Please make testing instructions as comprehensive as possible as testers may not have context of how to test some aspects of the system.

For example an instruction like: Enable new navigation should be Toggle on the new navigation under WooCommerce->Settings->Advanced->Features. Assume the tester does not have context on how to test the feature except for a basic understanding of Wordpress.

PHP Unit tests

Setting up PHP unit tests using VVV

  1. SSH into the Vagrant box:
    1. cd down to the Vagrant root (where www lives)
    2. vagrant ssh
  2. cd /srv/www/<name of wp install>/public_html/wp-content/plugins/woocommerce-admin
  3. Set up test environment: bin/install-wp-tests.sh wc-admin-tests root root
  4. Generate feature config: php bin/generate-feature-config.php

Note: A WooCommerce development environment is required to live within the same plugins folder. Follow these steps to do so.

Running tests

  1. SSH into the Vagrant box (vagrant ssh)
  2. cd /srv/www/<name of wp install>/public_html/wp-content/plugins/woocommerce-admin
  3. composer test to actually run the test suite

Filtering tests

You can restrict the test cases run using phpunit's filter command line argument.

For example, to just run Order Report Stats tests:

composer test -- --filter="WC_Tests_Reports_Orders_Stats"

Helper Scripts

There are a number of helper scripts exposed via our package.json (below list is not exhaustive, you can view the package.json file directly to see all):

  • pnpm run lint : Run eslint over the javascript files
  • pnpm run i18n : A multi-step process, used to create a pot file from both the JS and PHP gettext calls. First it runs i18n:js, which creates a temporary .pot file from the JS files. Next it runs i18n:php, which converts that .pot file to a PHP file. Lastly, it runs i18n:pot, which creates the final .pot file from all the PHP files in the plugin (including the generated one with the JS strings).
  • pnpm test : Run the JS test suite
  • pnpm run docs: Runs the script for generating/updating docs.

Debugging

Debugging synced lookup information:

To debug synced lookup information in the database, you can bypass the action scheduler and immediately sync order and customer information by using the woocommerce_analytics_disable_action_scheduling hook.

add_filter( 'woocommerce_analytics_disable_action_scheduling', '__return_true' );

Using debug package.

Currently, the debug package is utilized to provide additional debugging for various systems. This tool outputs additional debugging information in the browser console when it is activated.

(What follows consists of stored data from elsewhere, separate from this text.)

==> src/rtl/multiply_accumulate_framed.sv <==
// Four-stage framed MAC: sample x coefficient products summed per frame, then rounded/scaled.
// Define MAC_SATURATE_EN to clamp out-of-range results instead of wrapping them.
module multiply_accumulate_framed
    import mac_pkg::*;
#(
    parameter int DATA_WIDTH        = 16,
    parameter int COEFFICIENT_WIDTH = 16,
    parameter int ACCUM_WIDTH       = 48,
    parameter int NUM_TAPS          = 8,
    parameter int OUTPUT_SHIFT      = 14
) (
    input  logic                                clock,
    input  logic                                reset,
    input  logic signed [DATA_WIDTH-1:0]        data_in,
    input  logic                                in_valid,
    input  logic                                in_last,
    input  logic                                coeff_write,
    input  logic [$clog2(NUM_TAPS)-1:0]         coeff_address,
    input  logic signed [COEFFICIENT_WIDTH-1:0] coefficient_in,
    output logic signed [DATA_WIDTH-1:0]        data_out,
    output logic signed [ACCUM_WIDTH-1:0]       carry_out,
    output logic                                out_valid,
    output logic                                overflow
);

    localparam int TAP_WIDTH     = $clog2(NUM_TAPS);
    localparam int PRODUCT_WIDTH = DATA_WIDTH + COEFFICIENT_WIDTH;

    logic [TAP_WIDTH-1:0]                tap;
    logic                                frame_end;
    logic                                s1_valid, s1_first, s1_last;
    logic signed [DATA_WIDTH-1:0]        s1_sample;
    logic signed [COEFFICIENT_WIDTH-1:0] s1_coeff;
    logic                                s2_valid, s2_first, s2_last;
    logic signed [PRODUCT_WIDTH-1:0]     s2_product;
    logic                                acc_done;
    logic signed [ACCUM_WIDTH-1:0]       accum;
    logic signed [63:0]                  rounded;
    logic signed [DATA_WIDTH-1:0]        next_data;
    logic                                next_overflow;

    // A frame closes on an explicit last marker or when the bank runs out of taps.
    assign frame_end = in_last || (tap == TAP_WIDTH'(NUM_TAPS - 1));

    always_ff @(posedge clock) begin
        if (reset) begin
            tap <= '0;
        end else if (in_valid) begin
            tap <= frame_end ? '0 : tap + 1'b1;
        end
    end

    mac_coefficient_bank #(
        .NUM_TAPS          (NUM_TAPS),
        .COEFFICIENT_WIDTH (COEFFICIENT_WIDTH),
        .ADDRESS_WIDTH     (TAP_WIDTH)
    ) coefficient_bank (
        .clock         (clock),
        .write_enable  (coeff_write),
        .write_address (coeff_address),
        .write_data    (coefficient_in),
        .read_address  (tap),
        .read_data     (s1_coeff)
    );

    // Stage 1: the bank's registered read supplies the coefficient alongside the sample.
    always_ff @(posedge clock) begin
        if (reset) begin
            s1_valid <= 1'b0;
            s1_first <= 1'b0;
            s1_last  <= 1'b0;
        end else begin
            s1_valid <= in_valid;
            s1_first <= in_valid && (tap == '0);
            s1_last  <= in_valid && frame_end;
        end
    end

    always_ff @(posedge clock) begin
        if (in_valid) begin
            s1_sample <= data_in;
        end
    end

    always_ff @(posedge clock) begin
        if (reset) begin
            s2_valid <= 1'b0;
            s2_first <= 1'b0;
            s2_last  <= 1'b0;
        end else begin
            s2_valid <= s1_valid;
            s2_first <= s1_first;
            s2_last  <= s1_last;
        end
    end

    always_ff @(posedge clock) begin
        if (s1_valid) begin
            s2_product <= PRODUCT_WIDTH'(s1_sample) * PRODUCT_WIDTH'(s1_coeff);
        end
    end

    // Stage 3: the first product of a frame reloads, so frames can run back to back.
    always_ff @(posedge clock) begin
        if (reset) begin
            accum    <= '0;
            acc_done <= 1'b0;
        end else begin
            acc_done <= s2_valid && s2_last;
            if (s2_valid) begin
                accum <= s2_first ? ACCUM_WIDTH'(s2_product)
                                  : accum + ACCUM_WIDTH'(s2_product);
            end
        end
    end

    always_comb begin
        rounded       = round_shift(64'(accum), OUTPUT_SHIFT);
        next_overflow = !fits_signed(rounded, DATA_WIDTH);
`ifdef MAC_SATURATE_EN
        next_data     = DATA_WIDTH'(saturate(rounded, DATA_WIDTH));
`else
        next_data     = DATA_WIDTH'(rounded);
`endif
    end

    // Stage 4: results are captured only at frame end and held until the next one.
    always_ff @(posedge clock) begin
        if (reset) begin
            out_valid <= 1'b0;
            data_out  <= '0;
            carry_out <= '0;
            overflow  <= 1'b0;
        end else begin
            out_valid <= acc_done;
            if (acc_done) begin
                data_out  <= next_data;
                carry_out <= accum;
                overflow  <= next_overflow;
            end
        end
    end

endmodule

==> config.mk <==
export PLATFORM = sky130hd
export DESIGN_NAME = multiply_accumulate_framed
export DESIGN_NICKNAME = d
export VERILOG_FILES = /design/src/rtl/mac_pkg.sv /design/src/rtl/mac_coefficient_bank.sv /design/src/rtl/multiply_accumulate_framed.sv
export SDC_FILE = /design/constraint.sdc
export NUM_CORES = 1
export LEC_CHECK = 0
export ABC_AREA = 0
export BUFFER_PORTS_ARGS = -buffer_cell sky130_fd_sc_hd__buf_4
export CORE_MARGIN = 1.5
export CORE_UTILIZATION = 70
export CTS_BUF_LIST = sky130_fd_sc_hd__clkbuf_8
export DETAILED_ROUTE_END_ITERATION = 16
export PLACE_DENSITY = 0.91
export SLEW_MARGIN = 20
export SYNTH_ARGS = -nofsm -noshare
export SYNTH_HDL_FRONTEND = slang
export SYNTH_SLANG_ARGS = --single-unit
==> constraint.sdc <==
create_clock -name clock -period 12.9 [get_ports clock]
set_clock_uncertainty 0.1 [all_clocks]
set_input_delay 0.645 -clock clock [delete_from_list [all_inputs] [get_ports clock]]
set_output_delay 0.645 -clock clock [all_outputs]
set_load 0.02 [all_outputs]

To activate, open up your browser console and add this:

localStorage.setItem( 'debug', 'wc-admin:*' );

License

WooCommerce Admin is licensed under GNU General Public License v3 (or later).

All materials contributed should be compatible with the GPLv3. This means that if you own the material, you agree to license it under the GPLv3 license. If you are contributing code that is not your own, such as adding a component from another Open Source project, or adding an pnpm package, you need to make sure you follow these steps:

  1. Check that the code has a license. If you can't find one, you can try to contact the original author and get permission to use, or ask them to release under a compatible Open Source license.
  2. Check the license is compatible with GPLv3, note that the Apache 2.0 license is not compatible.